About this exercise = If a line in the data below includes the string "NOTE", please return a copy of it.

Stored items =
┌────────
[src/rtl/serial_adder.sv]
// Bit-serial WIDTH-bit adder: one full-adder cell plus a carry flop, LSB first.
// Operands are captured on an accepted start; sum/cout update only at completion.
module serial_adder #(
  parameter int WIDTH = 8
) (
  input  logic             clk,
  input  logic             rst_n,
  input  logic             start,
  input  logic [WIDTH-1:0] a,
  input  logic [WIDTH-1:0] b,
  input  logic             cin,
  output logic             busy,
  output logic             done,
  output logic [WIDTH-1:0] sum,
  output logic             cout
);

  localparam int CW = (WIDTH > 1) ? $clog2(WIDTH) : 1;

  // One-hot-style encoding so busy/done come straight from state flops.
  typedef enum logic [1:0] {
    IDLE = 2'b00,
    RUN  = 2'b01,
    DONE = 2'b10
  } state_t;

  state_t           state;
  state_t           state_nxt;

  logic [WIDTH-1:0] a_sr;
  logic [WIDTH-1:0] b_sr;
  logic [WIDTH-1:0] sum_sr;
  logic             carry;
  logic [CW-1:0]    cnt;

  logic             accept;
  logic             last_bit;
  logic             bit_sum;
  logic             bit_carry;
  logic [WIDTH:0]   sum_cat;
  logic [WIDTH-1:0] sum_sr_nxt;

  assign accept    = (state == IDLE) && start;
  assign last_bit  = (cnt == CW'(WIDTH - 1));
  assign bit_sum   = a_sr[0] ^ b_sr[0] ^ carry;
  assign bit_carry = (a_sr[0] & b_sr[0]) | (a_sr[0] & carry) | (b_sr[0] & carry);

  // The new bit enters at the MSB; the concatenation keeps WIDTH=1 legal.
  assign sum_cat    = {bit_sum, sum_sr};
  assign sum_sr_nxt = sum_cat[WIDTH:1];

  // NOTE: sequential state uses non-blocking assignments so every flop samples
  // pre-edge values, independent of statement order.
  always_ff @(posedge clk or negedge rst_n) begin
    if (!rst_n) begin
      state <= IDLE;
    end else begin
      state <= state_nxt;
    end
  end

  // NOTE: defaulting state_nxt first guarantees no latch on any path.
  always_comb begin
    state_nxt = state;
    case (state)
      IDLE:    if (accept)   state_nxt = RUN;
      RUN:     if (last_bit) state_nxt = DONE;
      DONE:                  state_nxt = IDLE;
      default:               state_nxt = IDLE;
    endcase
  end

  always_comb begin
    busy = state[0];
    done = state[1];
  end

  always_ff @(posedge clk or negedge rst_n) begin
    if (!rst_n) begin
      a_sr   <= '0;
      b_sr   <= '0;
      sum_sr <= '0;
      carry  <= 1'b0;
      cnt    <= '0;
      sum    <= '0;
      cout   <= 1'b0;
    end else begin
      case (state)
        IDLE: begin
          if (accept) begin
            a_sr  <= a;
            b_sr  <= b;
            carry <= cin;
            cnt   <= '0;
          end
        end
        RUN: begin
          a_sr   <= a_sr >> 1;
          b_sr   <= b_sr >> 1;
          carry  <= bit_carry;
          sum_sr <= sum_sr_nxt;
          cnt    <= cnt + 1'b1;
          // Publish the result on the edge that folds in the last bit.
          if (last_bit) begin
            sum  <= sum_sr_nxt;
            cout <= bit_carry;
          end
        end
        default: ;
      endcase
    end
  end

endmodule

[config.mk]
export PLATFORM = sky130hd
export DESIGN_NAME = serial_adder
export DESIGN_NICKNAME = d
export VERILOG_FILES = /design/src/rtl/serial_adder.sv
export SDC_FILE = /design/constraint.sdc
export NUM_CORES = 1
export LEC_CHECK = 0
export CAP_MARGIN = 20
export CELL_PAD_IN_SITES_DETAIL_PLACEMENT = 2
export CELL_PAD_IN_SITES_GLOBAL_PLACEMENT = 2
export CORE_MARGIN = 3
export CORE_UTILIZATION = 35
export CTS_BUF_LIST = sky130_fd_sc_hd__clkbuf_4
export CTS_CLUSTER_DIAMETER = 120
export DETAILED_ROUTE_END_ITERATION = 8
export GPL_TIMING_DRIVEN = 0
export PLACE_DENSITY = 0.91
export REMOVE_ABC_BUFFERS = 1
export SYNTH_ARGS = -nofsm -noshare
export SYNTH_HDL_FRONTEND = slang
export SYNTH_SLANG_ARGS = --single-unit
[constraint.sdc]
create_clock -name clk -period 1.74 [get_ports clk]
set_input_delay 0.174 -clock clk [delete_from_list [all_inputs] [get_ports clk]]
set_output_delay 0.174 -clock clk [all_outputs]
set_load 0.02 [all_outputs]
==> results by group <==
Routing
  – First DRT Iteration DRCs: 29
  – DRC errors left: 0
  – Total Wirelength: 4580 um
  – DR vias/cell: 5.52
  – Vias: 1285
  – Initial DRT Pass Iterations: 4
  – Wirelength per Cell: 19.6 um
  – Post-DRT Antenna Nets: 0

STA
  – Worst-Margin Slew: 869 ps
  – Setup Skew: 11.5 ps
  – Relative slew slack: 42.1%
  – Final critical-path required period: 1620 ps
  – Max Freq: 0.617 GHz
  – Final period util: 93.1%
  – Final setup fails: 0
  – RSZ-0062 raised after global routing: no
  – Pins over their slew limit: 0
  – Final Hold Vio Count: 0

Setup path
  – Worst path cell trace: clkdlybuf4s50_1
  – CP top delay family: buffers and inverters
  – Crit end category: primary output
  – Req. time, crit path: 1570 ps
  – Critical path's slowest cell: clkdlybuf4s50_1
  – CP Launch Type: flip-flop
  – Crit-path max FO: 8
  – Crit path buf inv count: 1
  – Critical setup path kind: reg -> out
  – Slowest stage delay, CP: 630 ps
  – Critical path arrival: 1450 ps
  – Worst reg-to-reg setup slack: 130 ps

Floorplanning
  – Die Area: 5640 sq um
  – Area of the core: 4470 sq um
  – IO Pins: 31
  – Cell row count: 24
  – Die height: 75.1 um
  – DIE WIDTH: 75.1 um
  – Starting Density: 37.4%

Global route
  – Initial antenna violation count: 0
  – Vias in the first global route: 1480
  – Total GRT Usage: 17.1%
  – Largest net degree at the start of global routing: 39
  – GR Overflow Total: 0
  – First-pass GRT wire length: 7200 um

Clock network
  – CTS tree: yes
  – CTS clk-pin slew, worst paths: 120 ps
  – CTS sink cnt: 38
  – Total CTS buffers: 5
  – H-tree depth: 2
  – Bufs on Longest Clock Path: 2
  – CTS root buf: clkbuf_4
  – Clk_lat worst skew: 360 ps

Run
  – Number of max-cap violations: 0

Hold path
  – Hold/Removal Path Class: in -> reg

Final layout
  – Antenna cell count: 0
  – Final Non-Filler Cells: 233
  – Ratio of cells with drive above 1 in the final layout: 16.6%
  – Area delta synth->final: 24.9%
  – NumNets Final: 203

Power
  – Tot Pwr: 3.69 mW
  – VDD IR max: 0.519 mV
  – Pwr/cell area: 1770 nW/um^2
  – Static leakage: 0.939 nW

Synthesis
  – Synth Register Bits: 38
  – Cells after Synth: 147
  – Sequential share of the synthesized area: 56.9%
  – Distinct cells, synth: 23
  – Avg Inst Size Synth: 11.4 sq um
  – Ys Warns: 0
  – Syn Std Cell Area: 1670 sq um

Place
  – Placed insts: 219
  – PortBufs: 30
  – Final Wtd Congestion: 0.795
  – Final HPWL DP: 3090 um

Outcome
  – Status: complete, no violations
└────────
┌────────
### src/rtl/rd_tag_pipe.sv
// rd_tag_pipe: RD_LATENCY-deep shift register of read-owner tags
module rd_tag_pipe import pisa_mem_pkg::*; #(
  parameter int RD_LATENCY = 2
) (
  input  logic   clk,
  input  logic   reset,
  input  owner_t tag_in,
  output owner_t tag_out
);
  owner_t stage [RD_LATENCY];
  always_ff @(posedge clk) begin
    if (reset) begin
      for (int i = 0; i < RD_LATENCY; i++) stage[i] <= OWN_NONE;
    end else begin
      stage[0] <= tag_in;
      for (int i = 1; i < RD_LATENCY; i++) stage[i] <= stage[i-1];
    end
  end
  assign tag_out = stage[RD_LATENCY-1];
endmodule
└────────
Task response =
  // NOTE: sequential state uses non-blocking assignments so every flop samples
  // NOTE: defaulting state_nxt first guarantees no latch on any path.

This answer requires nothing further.